Most MCP primitives flow from client to server, but three flow the other way. Elicitation lets a server pause a tool call to ask the user for input. Sampling lets a server ask the client's model to generate text. Roots let the client advertise its workspace folders to the server. All three require an interactive, stateful session and are advertised by the client at initialize — a stateless HTTP server cannot use them.

The primitives most people learn first — tools, prompts, and resources — all flow from the client to the server: the agent calls a tool, reads a resource, picks a prompt. But MCP also defines three capabilities that flow the other direction, from server to client. They’re the ones that make an MCP session feel genuinely interactive rather than request/response.
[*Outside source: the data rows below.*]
--- src/rtl/mips_ctrl_pkg.sv ---
// Shared MIPS control-transfer encodings and the redirect sequencer state type.
// Imported by the branch condition evaluator and the redirect controller.
package mips_ctrl_pkg;

  localparam logic [5:0] OP_SPECIAL = 6'h00;
  localparam logic [5:0] OP_REGIMM  = 6'h01;
  localparam logic [5:0] OP_J       = 6'h02;
  localparam logic [5:0] OP_JAL     = 6'h03;
  localparam logic [5:0] OP_BEQ     = 6'h04;
  localparam logic [5:0] OP_BNE     = 6'h05;
  localparam logic [5:0] OP_BLEZ    = 6'h06;
  localparam logic [5:0] OP_BGTZ    = 6'h07;

  localparam logic [5:0] FN_JR      = 6'h08;
  localparam logic [5:0] FN_JALR    = 6'h09;

  localparam logic [4:0] RT_BLTZ    = 5'h00;
  localparam logic [4:0] RT_BGEZ    = 5'h01;
  localparam logic [4:0] RT_BLTZAL  = 5'h10;
  localparam logic [4:0] RT_BGEZAL  = 5'h11;

  typedef enum logic [1:0] {
    ST_IDLE,
    ST_WAIT_DS,
    ST_REDIRECT
  } redir_state_e;

endpackage

--- src/rtl/branch_cond_eval.sv ---
// Combinational decode of a control-transfer instruction: is it one, is it taken,
// and does it write a link register (o_link_sel=1 selects the rd field, else LINK_REG).
module branch_cond_eval
  import mips_ctrl_pkg::*;
(
  input  logic [31:0] i_inst,
  input  logic [31:0] i_rs,
  input  logic [31:0] i_rt,
  output logic        o_is_ctrl,
  output logic        o_taken,
  output logic        o_is_link,
  output logic        o_link_sel
);

  logic [5:0] w_op;
  logic [5:0] w_fn;
  logic [4:0] w_rt_field;
  logic       w_rs_neg;
  logic       w_rs_zero;
  logic       w_eq;
  logic       w_unused;

  assign w_op       = i_inst[31:26];
  assign w_fn       = i_inst[5:0];
  assign w_rt_field = i_inst[20:16];
  assign w_rs_neg   = i_rs[31];
  assign w_rs_zero  = (i_rs == 32'd0);
  assign w_eq       = (i_rs == i_rt);
  assign w_unused   = ^{i_inst[25:21], i_inst[15:6]};

  // Signed comparisons against zero reduce to the sign bit plus a zero test.
  always_comb begin
    o_is_ctrl  = 1'b0;
    o_taken    = 1'b0;
    o_is_link  = 1'b0;
    o_link_sel = 1'b0;
    case (w_op)
      OP_SPECIAL: begin
        if (w_fn == FN_JR) begin
          o_is_ctrl = 1'b1;
          o_taken   = 1'b1;
        end else if (w_fn == FN_JALR) begin
          o_is_ctrl  = 1'b1;
          o_taken    = 1'b1;
          o_is_link  = 1'b1;
          o_link_sel = 1'b1;
        end
      end
      OP_REGIMM: begin
        case (w_rt_field)
          RT_BLTZ: begin
            o_is_ctrl = 1'b1;
            o_taken   = w_rs_neg;
          end
          RT_BGEZ: begin
            o_is_ctrl = 1'b1;
            o_taken   = ~w_rs_neg;
          end
          RT_BLTZAL: begin
            o_is_ctrl = 1'b1;
            o_taken   = w_rs_neg;
            o_is_link = 1'b1;
          end
          RT_BGEZAL: begin
            o_is_ctrl = 1'b1;
            o_taken   = ~w_rs_neg;
            o_is_link = 1'b1;
          end
          default: ;
        endcase
      end
      OP_J: begin
        o_is_ctrl = 1'b1;
        o_taken   = 1'b1;
      end
      OP_JAL: begin
        o_is_ctrl = 1'b1;
        o_taken   = 1'b1;
        o_is_link = 1'b1;
      end
      OP_BEQ: begin
        o_is_ctrl = 1'b1;
        o_taken   = w_eq;
      end
      OP_BNE: begin
        o_is_ctrl = 1'b1;
        o_taken   = ~w_eq;
      end
      OP_BLEZ: begin
        o_is_ctrl = 1'b1;
        o_taken   = w_rs_neg | w_rs_zero;
      end
      OP_BGTZ: begin
        o_is_ctrl = 1'b1;
        o_taken   = ~w_rs_neg & ~w_rs_zero;
      end
      default: ;
    endcase
  end

endmodule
Capability negotiation, briefly

At initialize, the client and server each advertise what they support, and each side uses only what the other offers. Servers advertise tools, prompts, and resources. Clients advertise the three below. If your client doesn’t advertise sampling, no server can sample from your model — the capability simply isn’t there to use.

CapabilityAdvertised byMeaning
samplingclientServer may ask the client’s model to generate
elicitationclientServer may prompt the user mid-call
rootsclientClient advertises its workspace roots

Elicitation — the server asks the user

Elicitation lets a server pause a tool call and ask the user for input: confirm a destructive action, fill in a missing parameter, choose among options. The server sends a structured request; the host renders a prompt; the answer flows back and the tool call resumes.
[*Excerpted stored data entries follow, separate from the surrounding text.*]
--- src/rtl/hazard_stall_ctrl.sv ---
// Stall/flush sequencer for IF, ID and the ID/EX register: load-use hazards,
// taken branch redirects and multi-cycle EX operations (div/rem).
module hazard_stall_ctrl
   import pipe_ctrl_pkg::*;
#(
   parameter int REDIRECT_CYC = 1,
   parameter int MC_TIMEOUT   = 64,
   parameter int CNT_W        = 16
) (
   input  logic             i_clk,
   input  logic             i_rst_n,
   input  logic [4:0]       i_id_rs1,
   input  logic [4:0]       i_id_rs2,
   input  logic             i_id_uses_rs1,
   input  logic             i_id_uses_rs2,
   input  logic             i_id_mc_op,
   input  logic [4:0]       i_ex_rd,
   input  logic             i_ex_is_load,
   input  logic             i_ex_reg_write_en,
   input  logic             i_pc_sel,
   input  logic             i_mc_done,
   output logic             o_stall_f,
   output logic             o_stall_d,
   output logic             o_flush_d,
   output logic             o_flush_e,
   output logic             o_mc_start,
   output logic             o_mc_abort,
   output logic             o_mc_err,
   output logic [CNT_W-1:0] o_stall_count
);

   localparam int                TCNT_W     = $clog2(MC_TIMEOUT);
   localparam logic [2:0]        RCNT_LOAD  = 3'(REDIRECT_CYC - 1);
   localparam logic [TCNT_W-1:0] TCNT_LAST  = TCNT_W'(MC_TIMEOUT - 1);

   hz_state_t         r_state;
   logic [2:0]        r_rcnt;
   logic              r_mcErr;
   logic              w_loadUse;
   logic              w_stallF;
   logic              w_stallD;
   logic              w_flushD;
   logic              w_flushE;
   logic              w_mcStart;
   logic              w_mcAbort;
   logic              w_inWait;
   logic [TCNT_W-1:0] w_tcnt;

   // A load in EX whose destination the ID instruction reads cannot be forwarded in time.
   assign w_loadUse = i_ex_is_load && i_ex_reg_write_en && (i_ex_rd != REG_X0) &&
                      ((i_id_uses_rs1 && (i_id_rs1 == i_ex_rd)) ||
                       (i_id_uses_rs2 && (i_id_rs2 == i_ex_rd)));

   assign w_inWait = (r_state == MC_WAIT);

   // Output decode: a redirect beats everything; during the redirect shadow ID only
   // holds flushed bubbles and during MC_WAIT EX only holds bubbles, so hazard terms
   // are only evaluated in RUN.
   always_comb begin
      w_stallF  = 1'b0;
      w_stallD  = 1'b0;
      w_flushD  = 1'b0;
      w_flushE  = 1'b0;
      w_mcStart = 1'b0;
      w_mcAbort = 1'b0;
      if (i_pc_sel) begin
         w_flushD  = 1'b1;
         w_flushE  = 1'b1;
         w_mcAbort = w_inWait;
      end else begin
         case (r_state)
            RUN: begin
               if (w_loadUse) begin
                  w_stallF = 1'b1;
                  w_stallD = 1'b1;
                  w_flushE = 1'b1;
               end else if (i_id_mc_op) begin
                  w_mcStart = 1'b1;
                  w_stallF  = 1'b1;
                  w_stallD  = 1'b1;
                  w_flushE  = 1'b1;
               end
            end
            REDIRECT: begin
               w_flushD = 1'b1;
            end
            MC_WAIT: begin
               if (!i_mc_done) begin
                  w_stallF = 1'b1;
                  w_stallD = 1'b1;
                  w_flushE = 1'b1;
               end
            end
            default: begin
            end
         endcase
      end
   end

   // Sequencer state, redirect shadow counter and the sticky timeout flag.
   always_ff @(posedge i_clk or negedge i_rst_n) begin
      if (!i_rst_n) begin
         r_state <= RUN;
         r_rcnt  <= 3'd0;
         r_mcErr <= 1'b0;
      end else if (i_pc_sel) begin
         r_rcnt  <= RCNT_LOAD;
         r_state <= (REDIRECT_CYC == 1) ? RUN : REDIRECT;
      end else begin
         case (r_state)
            RUN: begin
               if (!w_loadUse && i_id_mc_op) begin
                  r_state <= MC_WAIT;
               end
            end
            REDIRECT: begin
               r_rcnt <= r_rcnt - 3'd1;
               if (r_rcnt <= 3'd1) begin
                  r_state <= RUN;
               end
            end
            MC_WAIT: begin
               if (i_mc_done) begin
                  r_state <= RUN;
               end else if (w_tcnt == TCNT_LAST) begin
                  r_mcErr <= 1'b1;
               end
            end
            default: begin
               r_state <= RUN;
            end
         endcase
      end
   end

   hazard_sat_counter #(.W(CNT_W)) u_stallCounter (
      .i_clk   (i_clk),
      .i_rst_n (i_rst_n),
      .i_clr   (1'b0),
      .i_inc   (w_stallD),
      .o_count (o_stall_count)
   );

   hazard_sat_counter #(.W(TCNT_W)) u_waitCounter (
      .i_clk   (i_clk),
      .i_rst_n (i_rst_n),
      .i_clr   (w_mcStart),
      .i_inc   (w_inWait),
      .o_count (w_tcnt)
   );

   assign o_stall_f  = w_stallF;
   assign o_stall_d  = w_stallD;
   assign o_flush_d  = w_flushD;
   assign o_flush_e  = w_flushE;
   assign o_mc_start = w_mcStart;
   assign o_mc_abort = w_mcAbort;
   assign o_mc_err   = r_mcErr;

endmodule

--- config.mk ---
export PLATFORM = sky130hd
export DESIGN_NAME = hazard_stall_ctrl
export DESIGN_NICKNAME = d
export VERILOG_FILES = /design/src/rtl/pipe_ctrl_pkg.sv /design/src/rtl/hazard_sat_counter.sv /design/src/rtl/hazard_stall_ctrl.sv
export SDC_FILE = /design/constraint.sdc
export NUM_CORES = 1
export LEC_CHECK = 0
export ABC_CLOCK_PERIOD_IN_PS = 2290
export CAP_MARGIN = 25
export CORE_MARGIN = 4
export CORE_UTILIZATION = 45
export CTS_CLUSTER_SIZE = 16
export DETAILED_ROUTE_END_ITERATION = 12
export PLACE_DENSITY = 0.91
export SYNTH_ARGS = -nofsm -noshare
export SYNTH_HDL_FRONTEND = slang
export SYNTH_SLANG_ARGS = --single-unit
--- constraint.sdc ---
create_clock -name i_clk -period 2.29 [get_ports i_clk]
set_input_delay 0.458 -clock i_clk [delete_from_list [all_inputs] [get_ports i_clk]]
set_output_delay 0.458 -clock i_clk [all_outputs]
set_load 0.02 [all_outputs]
This is how a well-behaved write tool earns trust. mcp-glimpse’s submit_feedback, for instance, elicits a confirmation before it persists anything — and when the client doesn’t support elicitation, it degrades gracefully: it records the feedback and labels it “unconfirmed” rather than failing.
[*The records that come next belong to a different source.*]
File: src/rtl/sdp_mrdma_ig_req_gen_if.sv
// ----------------------------------------------------------------------------
// sdp_mrdma_ig_req_gen_if
// Groups the two request-side handshakes of the MRDMA ingress request generator:
//   dma_rd_req_vld/rdy/pd : 32B-atom DMA read request, pd = {size[14:0], addr[63:0]}
//   ig2cq_pvld/prdy/pd    : 14-bit context push into the cq FIFO
// master : the request generator (drives valids and payloads)
// slave  : the DMA / cq FIFO side (drives the readies)
// ----------------------------------------------------------------------------
interface sdp_mrdma_ig_req_gen_if;
    logic        dma_rd_req_vld;
    logic        dma_rd_req_rdy;
    logic [78:0] dma_rd_req_pd;
    logic        ig2cq_pvld;
    logic        ig2cq_prdy;
    logic [13:0] ig2cq_pd;

    modport master (
        output dma_rd_req_vld, dma_rd_req_pd, ig2cq_pvld, ig2cq_pd,
        input  dma_rd_req_rdy, ig2cq_prdy
    );

    modport slave (
        input  dma_rd_req_vld, dma_rd_req_pd, ig2cq_pvld, ig2cq_pd,
        output dma_rd_req_rdy, ig2cq_prdy
    );
endinterface

File: src/rtl/sdp_mrdma_ig_req_gen.sv
// ----------------------------------------------------------------------------
// sdp_mrdma_ig_req_gen
// Ingress request generator of the SDP MRDMA. After op_load it walks a
// height x width surface and issues DMA read requests of up to 8 atoms (32B
// each). Every request is paired with a context word pushed into the cq FIFO;
// both transfer in the same cycle or not at all. ig_done pulses one cycle
// after the last request of the layer is accepted.
//
// Ports
//   nvdla_core_clk / nvdla_core_rstn : clock, async active-low reset
//   op_load                          : 1-cycle start pulse (ignored unless idle)
//   reg2dp_*                         : surface configuration, latched in CALC
//   req_if (master)                  : DMA request + cq context handshakes
//   ig_done                          : 1-cycle pulse after last accept
//   dp2reg_mrdma_stall_cnt           : stall perf counter
//
// Build option: define SDP_MRDMA_IG_PERF_EN to implement the stall counter
// (cycles in REQ without accept, saturating, cleared on an accepted op_load).
// Without it the counter output is tied to zero.
//
// state | meaning
// IDLE  | waiting for op_load
// CALC  | latch configuration, derive atoms per line
// REQ   | present current request until accepted
// ----------------------------------------------------------------------------
module sdp_mrdma_ig_req_gen (
    input  logic        nvdla_core_clk,
    input  logic        nvdla_core_rstn,
    input  logic        op_load,
    input  logic [31:0] reg2dp_src_base_addr_high,
    input  logic [26:0] reg2dp_src_base_addr_low,
    input  logic [26:0] reg2dp_src_line_stride,
    input  logic [12:0] reg2dp_width,
    input  logic [12:0] reg2dp_height,
    input  logic [1:0]  reg2dp_in_precision,
    sdp_mrdma_ig_req_gen_if.master req_if,
    output logic        ig_done,
    output logic [31:0] dp2reg_mrdma_stall_cnt
);

    localparam int          AW        = 64;
    localparam logic [13:0] MAX_ATOMS = 14'd8;

    typedef enum logic [1:0] {IDLE, CALC, REQ} state_t;

    state_t          state_q;
    logic [AW-1:0]   line_addr_q;
    logic [26:0]     stride_q;
    logic [13:0]     apl_q;
    logic [13:0]     atom_idx_q;
    logic [12:0]     line_idx_q;
    logic [12:0]     height_q;
    logic            done_q;

    logic [13:0]     width_p1;
    logic [14:0]     line_bytes;
    logic [14:0]     line_bytes_rnd;
    logic [13:0]     rem_atoms;
    logic [3:0]      req_atoms;
    logic [3:0]      req_atoms_m1;
    logic [AW-1:0]   req_addr;
    logic            line_end;
    logic            layer_end;
    logic            in_req;
    logic            accept;

    // Precision codes 1..3 all use 2 bytes per element.
    always_comb begin
        width_p1       = {1'b0, reg2dp_width} + 14'd1;
        line_bytes     = (reg2dp_in_precision != 2'd0) ? {width_p1, 1'b0} : {1'b0, width_p1};
        line_bytes_rnd = line_bytes + 15'd31;
    end

    // Remaining atoms are always >= 1 in REQ, so rem <= 8 means this request closes the line.
    always_comb begin
        rem_atoms    = apl_q - atom_idx_q;
        req_atoms    = (rem_atoms >= MAX_ATOMS) ? 4'd8 : rem_atoms[3:0];
        req_atoms_m1 = req_atoms - 4'd1;
        line_end     = (rem_atoms <= MAX_ATOMS);
        layer_end    = line_end && (line_idx_q == height_q);
        req_addr     = line_addr_q + {45'd0, atom_idx_q, 5'd0};
        in_req       = (state_q == REQ);
        accept       = in_req && req_if.dma_rd_req_rdy && req_if.ig2cq_prdy;
    end

    // Each valid is qualified by the other side's ready so both transfer together.
    always_comb begin
        req_if.dma_rd_req_vld = in_req && req_if.ig2cq_prdy;
        req_if.ig2cq_pvld     = in_req && req_if.dma_rd_req_rdy;
        req_if.dma_rd_req_pd  = in_req ? {11'd0, req_atoms_m1, req_addr} : 79'd0;
        req_if.ig2cq_pd       = in_req ? {9'd0, layer_end, line_end, req_atoms_m1[2:0]} : 14'd0;
    end

    always_ff @(posedge nvdla_core_clk or negedge nvdla_core_rstn) begin
        if (!nvdla_core_rstn) begin
            state_q     <= IDLE;
            line_addr_q <= '0;
            stride_q    <= '0;
            apl_q       <= '0;
            atom_idx_q  <= '0;
            line_idx_q  <= '0;
            height_q    <= '0;
            done_q      <= 1'b0;
        end else begin
            done_q <= 1'b0;
            case (state_q)
                IDLE: begin
                    if (op_load) state_q <= CALC;
                end
                CALC: begin
                    line_addr_q <= {reg2dp_src_base_addr_high, reg2dp_src_base_addr_low, 5'd0};
                    stride_q    <= reg2dp_src_line_stride;
                    apl_q       <= {4'd0, line_bytes_rnd[14:5]};
                    height_q    <= reg2dp_height;
                    atom_idx_q  <= '0;
                    line_idx_q  <= '0;
                    state_q     <= REQ;
                end
                REQ: begin
                    if (accept) begin
                        if (layer_end) begin
                            done_q  <= 1'b1;
                            state_q <= IDLE;
                        end else if (line_end) begin
                            atom_idx_q  <= '0;
                            line_idx_q  <= line_idx_q + 13'd1;
                            line_addr_q <= line_addr_q + {32'd0, stride_q, 5'd0};
                        end else begin
                            atom_idx_q <= atom_idx_q + {10'd0, req_atoms};
                        end
                    end
                end
                default: state_q <= IDLE;
            endcase
        end
    end

    assign ig_done = done_q;

`ifdef SDP_MRDMA_IG_PERF_EN
    logic [31:0] stall_cnt_q;
    logic [31:0] stall_cnt_d;

    always_comb begin
        stall_cnt_d = stall_cnt_q;
        if (state_q == IDLE && op_load) begin
            stall_cnt_d = '0;
        end else if (in_req && !accept && stall_cnt_q != 32'hFFFF_FFFF) begin
            stall_cnt_d = stall_cnt_q + 32'd1;
        end
    end

    always_ff @(posedge nvdla_core_clk or negedge nvdla_core_rstn) begin
        if (!nvdla_core_rstn) stall_cnt_q <= '0;
        else                  stall_cnt_q <= stall_cnt_d;
    end

    assign dp2reg_mrdma_stall_cnt = stall_cnt_q;
`else
    assign dp2reg_mrdma_stall_cnt = 32'h0;
`endif

endmodule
Sampling — the server asks your model

Sampling inverts the usual arrangement: the server asks the client’s model to generate a completion. The server ships no model of its own; it borrows the one the user already trusts and pays for. A server might use sampling to summarize a large result into a sentence, or to turn structured data into prose.

Sampling is powerful and therefore gated: the client must advertise the capability, the user’s host mediates every request, and it only works in a stateful session.

Roots — the client shares its workspace

Roots are the filesystem or workspace folders the client advertises to the server, scoping “which directories are you allowed to think about.” The client declares the roots capability and the server calls roots/list to read them — for example, a code tool learning which repositories are open.

Why all three need a stateful session

Elicitation, sampling, and roots each require a back-and-forth mid-operation: a server issues a request and waits for the client to respond while a tool call is still in flight. That’s only possible when the session persists across messages.

A stateless HTTP server — one that treats every request independently and keeps no session — structurally can’t do it. It can report that these capabilities were negotiated, but it can’t use them. This is the single biggest practical reason to choose a stateful transport, covered in Stateless vs stateful MCP transports. mcp-glimpse uses the core three primitives to teach these three, and demonstrates elicitation, sampling, and roots live so you can see the difference rather than take it on faith.

Quick answers

Frequently asked

What is elicitation in MCP?
Elicitation is a server asking the user for input in the middle of a tool call — for example, confirming an action or collecting a missing parameter. It requires an interactive, stateful session and is only available when the client advertises the elicitation capability.
What is sampling in MCP?
Sampling is a server asking the client's model to generate a completion. It lets a server use the model's intelligence without shipping its own, but requires the client to advertise the sampling capability and to be in a stateful session.
What are roots in MCP?
Roots are filesystem or workspace folders the client advertises to the server, telling the server which directories are in scope. The client declares the roots capability and the server can call roots/list to read them.